**Data provided:**
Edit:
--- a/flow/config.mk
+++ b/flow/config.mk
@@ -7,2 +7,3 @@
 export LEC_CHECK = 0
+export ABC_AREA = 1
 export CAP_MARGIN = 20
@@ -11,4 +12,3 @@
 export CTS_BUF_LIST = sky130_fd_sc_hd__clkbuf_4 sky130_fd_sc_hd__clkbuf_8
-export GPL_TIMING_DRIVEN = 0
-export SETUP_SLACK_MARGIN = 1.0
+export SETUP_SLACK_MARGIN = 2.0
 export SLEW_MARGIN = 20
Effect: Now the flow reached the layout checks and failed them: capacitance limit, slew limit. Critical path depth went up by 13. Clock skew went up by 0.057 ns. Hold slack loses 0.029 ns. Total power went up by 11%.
Context: an optimization exercise on an open-source flow, tuned for a short achievable clock period and few clock cycles. The choices shown serve that exercise and are no tape-out recipe. Only simulation tests tie the RTL to the original design; equivalence was not proved. Power and IR drop assume default switching activity.

// tau800_core
module tau800_core (
    input  wire        clk,
    input  wire        rst,         
    output reg         mem_req,
    output reg         mem_we,
    output reg  [11:0] mem_addr,
    output reg  [5:0]  mem_wdata,
    input  wire        mem_ack,
    input  wire [5:0]  mem_rdata,
    output reg         halted,
    output reg  [2:0]  fault,
    output wire [5:0]  reg_a,
    output wire [5:0]  reg_bh,
    output wire [5:0]  reg_bl,
    output wire [5:0]  reg_ch,
    output wire [5:0]  reg_cl,
    output wire [5:0]  reg_x,
    output wire [11:0] pc_o,
    output wire [11:0] sp_o,
    output wire [3:0]  flags_o      
);
For scale: roughly 6500 cells after synthesis, roughly 97 I/O pins.
Settings: LEC_CHECK=0, CAP_MARGIN=20, CORE_MARGIN=2, CORE_UTILIZATION=50, PLACE_DENSITY=0.65, SLEW_MARGIN=20; clock period 12.0 ns.
standard.sh (not shown) runs the stock make flow with config.mk's settings and CLKGATE_MAP_FILE= SYNTH_SCRIPT=/design/flow/synth_recipe.tcl, a recipe that flattens the netlist after the stock synthesis.
==> flow/flow/run.sh <==
#!/bin/bash
set -euo pipefail
bash standard.sh SETUP_SLACK_MARGIN=8.5 finish > flow_make.log 2>&1
Testbench counts at the start, summed over its fixed seeds: cycles 369,219.
This is an optimization exercise on Yosys and OpenROAD, whose aim is a short achievable clock period and few clock cycles, not a production implementation.
In this exercise RTL edits were held to simulation tests only and were not proved equivalent to the original.
No activity file was given, so power comes from the tool's default toggle rates.

==> flow/design.v (excerpt) <==
module dcpu16_core (
    input  wire        clk,
    input  wire        rst,           
    output reg         mem_req,
    output reg         mem_we,
    output reg  [15:0] mem_addr,
    output reg  [15:0] mem_wdata,
    input  wire        mem_ack,
    input  wire [15:0] mem_rdata,
    input  wire        irq_valid,
    input  wire [15:0] irq_msg,
    input  wire [15:0] hw_count,
    output wire        dev_req,
    output wire        dev_hwi,       
    output wire [15:0] dev_index,
    input  wire        dev_ack,
    input  wire [31:0] dev_id,
    input  wire [31:0] dev_mfr,
    input  wire [15:0] dev_ver,
    output wire        fault,
    output reg  [1:0]  fault_kind     
);
    localparam S_F    = 5'd0,   
               S_AN   = 5'd1,   
               S_BN   = 5'd2,   
               S_RA   = 5'd3,   
               S_RB   = 5'd4,   
               S_X    = 5'd5,   
               S_W    = 5'd6,   
               S_DIV  = 5'd7,   
               S_JSR  = 5'd8,   
               S_DLV1 = 5'd9,   
               S_DLV2 = 5'd10,  
               S_RFI1 = 5'd11,  
               S_RFI2 = 5'd12,  
               S_HW   = 5'd13,  
               S_DEV  = 5'd14,  
               S_FAULT= 5'd15,
               S_DVS  = 5'd16,  
               S_INT  = 5'd17,  
               S_MUL  = 5'd18,  
               S_DV2  = 5'd19,  
               S_SPX  = 5'd20;  
    localparam OP_SET = 5'h01, OP_ADD = 5'h02, OP_SUB = 5'h03, OP_MUL = 5'h04,
               OP_MLI = 5'h05, OP_DIV = 5'h06, OP_DVI = 5'h07, OP_MOD = 5'h08,
               OP_MDI = 5'h09, OP_AND = 5'h0a, OP_BOR = 5'h0b, OP_XOR = 5'h0c,
               OP_SHR = 5'h0d, OP_ASR = 5'h0e, OP_SHL = 5'h0f, OP_IFB = 5'h10,
               OP_IFC = 5'h11, OP_IFE = 5'h12, OP_IFN = 5'h13, OP_IFG = 5'h14,
               OP_IFA = 5'h15, OP_IFL = 5'h16, OP_IFU = 5'h17, OP_ADX = 5'h1a,
               OP_SBX = 5'h1b, OP_STI = 5'h1e, OP_STD = 5'h1f;
    localparam SP_JSR = 5'h01, SP_INT = 5'h08, SP_IAG = 5'h09, SP_IAS = 5'h0a,
               SP_RFI = 5'h0b, SP_IAQ = 5'h0c, SP_HWN = 5'h10, SP_HWQ = 5'h11,
  ...
Size: about 15,000 cells after synthesis, ~1,300 flip-flops, about 190 I/O pins, ~130,000 sq um of cells after synthesis.
Settings: LEC_CHECK=0, ABC_CLOCK_PERIOD_IN_PS=5000, CAP_MARGIN=20, CORE_MARGIN=2, CORE_UTILIZATION=25, PLACE_DENSITY=0.42, SETUP_SLACK_MARGIN=5, SLEW_MARGIN=20; clock period 10.0 ns.
run.sh (not shown) runs the stock make flow with config.mk's settings and CLKGATE_MAP_FILE= SYNTH_SCRIPT=/design/flow/synth_recipe.tcl, a recipe that flattens the netlist after the stock synthesis.
Testbench counts at the start, summed over its fixed seeds: cycles 97,163.
Rerun with:
--- a/flow/design.v
+++ b/flow/design.v
@@ -189,24 +189,23 @@
     function automatic [17:0] f_add3(input [15:0] b, input [15:0] a, input [15:0] c, input neg);
         reg [17:0] p, q, r, s3, c3;
         begin
             p  = {2'b00, b};
             q  = neg ? {2'b11, ~a} : {2'b00, a};
             r  = {2'b00, c};
             s3 = p ^ q ^ r;
             c3 = ((p & q) | (p & r) | (q & r)) << 1;
             f_add3 = s3 + c3 + {17'h0, neg};
         end
     endfunction
-    wire        x_neg = (op == OP_SUB) || (op == OP_SBX);
-    wire        x_wx  = (op == OP_ADX) || (op == OP_SBX);
+    reg         x_neg, x_wx;         
     wire [17:0] x_sum = f_add3(xb, xa, x_wx ? ex : 16'h0000, x_neg);
     wire        mli   = (op == OP_MLI);
     wire [31:0] m_s, m_c;
     dcpu16_mul_csa u_mul (.a(xa), .b(xb), .mli(mli), .s(m_s), .c(m_c));
     reg  [31:0] mp_s, mp_c;
     wire [31:0] mul_p = mp_s + mp_c;
     wire [31:0] shr_t = {xb, 16'h0000} >> xa;
     wire signed [31:0] asr_t = $signed({xb, 16'h0000}) >>> xa;
     wire [31:0] shl_t = {16'h0000, xb} << xa;
     wire [15:0] dq_hi = dv_neg_q ? (16'h0000 - dv_q[31:16]) : dv_q[31:16];
     wire [15:0] dq_lo = dv_neg_q ? (16'h0000 - dv_q[15:0])  : dv_q[15:0];
@@ -408,22 +407,24 @@
         endcase
     end
     task automatic take_word;
         begin
             f_dropped <= 1'b0;
             ir    <= fw;
             w_a   <= (fw[4:0] == 5'h00);
             wd_ia <= (fw[4:0] == 5'h00) && (fw[9:5] == SP_IAG);
             wd_hw <= (fw[4:0] == 5'h00) && (fw[9:5] == SP_HWN);
             wd_av <= (fw[4:0] == OP_SET) || (fw[4:0] == OP_STI) || (fw[4:0] == OP_STD);
             dv_signed <= (fw[4:0] == OP_DVI) || (fw[4:0] == OP_MDI);
+            x_neg <= (fw[4:0] == OP_SUB) || (fw[4:0] == OP_SBX);
+            x_wx  <= (fw[4:0] == OP_ADX) || (fw[4:0] == OP_SBX);
             opa   <= opa_n;
             opb   <= opb_n;
             hw_ok <= lit_small(fw[15:10]) < hw_r;
             aadr  <= (fw[15:13] == 3'b001) ? ra_val : sp;
             badr  <= (fw[9:8] == 2'b01) ? rb_val : (fw[9:5] == 5'h18) ? spm1 : sp;
             if (f_unsup(fw)) begin
                 fault_kind <= 2'd1;
                 begin state <= S_FAULT; sh <= f_oh(S_FAULT); end
             end else if (skip_eff) begin
                 begin state <= S_F; sh <= f_oh(S_F); end
             end else begin
@@ -520,22 +521,24 @@
             wc_v       <= 8'h00;
             wc_p       <= 3'd0;
             ex         <= 16'h0000;
             ia         <= 16'h0000;
             skipping   <= 1'b0;
             iq         <= 1'b0;
             fq         <= 1'b0;
             begin state <= S_F; sh <= f_oh(S_F); end
             xp         <= 1'b0;
             x_div      <= 1'b0;
             dv_signed  <= 1'b0;
+            x_neg      <= 1'b0;
+            x_wx       <= 1'b0;
             w_a        <= 1'b0;
             wd_ia      <= 1'b0;
             wd_hw      <= 1'b0;
             wd_av      <= 1'b0;
             hw_ok      <= 1'b0;
             fault_kind <= 2'd0;
             ir         <= 16'h0000;
             opa        <= 16'h0000;
             opb        <= 16'h0000;
             aadr       <= 16'h0000;
             badr       <= 16'h0000;
Effect: The changed run finished with timing, DRC and antenna clean. Final area is lower by about 0.37%. Wire length is lower by about 1.6%. Sequential share of layout area is higher by 0.14 points. First-iteration DRC count hardly moves. Global-route usage is lower by 0.63 points. Via count is lower by 0.53%. Worst setup slack improves by 440 ps. Maximum frequency is higher by 8.1%. Flip-flop and latch count is higher by 2. Cell count stays flat. Synthesized area is about the same. Clock power is higher by about 1%.
Testbench counts after the change, summed over its fixed seeds: cycles 97,163.

static timing again, ports no longer ideal:
The results above use ideal ports. As a check the final layouts listed here were re-extracted and re-timed, cells and wires unchanged. Step 1 sets driving cells, clkbuf_16 on the clock port and buf_2 on the other inputs (assumed; they add their load-dependent delay and slew). Step 2 also shifts input and output timing later by t, the mid clock arrival at the registers, as if the neighbouring blocks saw the same clock. Slacks: ideal ports / drivers / drivers and shift; pairs: ideal ports / drivers.
run	t (ns)	setup slack, ns	worst setup path at the end	clock arrival spread, ns	worst register clock-pin slew, ns
the first run	1.103	4.089 / 4.089 / 3.469	input to register	0.136 / 0.137	0.08 / 0.08
the second run	1.077	4.532 / 4.420 / 3.801	input to register	0.107 / 0.108	0.08 / 0.08
After both steps setup and hold are still met in every run listed. For the second run, which loses most, drivers alone change the setup slack by -0.112 ns; drivers and shift together by -0.731 ns.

**Task instructions:**
Every line in the listing above that mentions "recipe" should be returned.

**Exercise solution:**
Context: an optimization exercise on an open-source flow, tuned for a short achievable clock period and few clock cycles. The choices shown serve that exercise and are no tape-out recipe. Only simulation tests tie the RTL to the original design; equivalence was not proved. Power and IR drop assume default switching activity.
standard.sh (not shown) runs the stock make flow with config.mk's settings and CLKGATE_MAP_FILE= SYNTH_SCRIPT=/design/flow/synth_recipe.tcl, a recipe that flattens the netlist after the stock synthesis.
run.sh (not shown) runs the stock make flow with config.mk's settings and CLKGATE_MAP_FILE= SYNTH_SCRIPT=/design/flow/synth_recipe.tcl, a recipe that flattens the netlist after the stock synthesis.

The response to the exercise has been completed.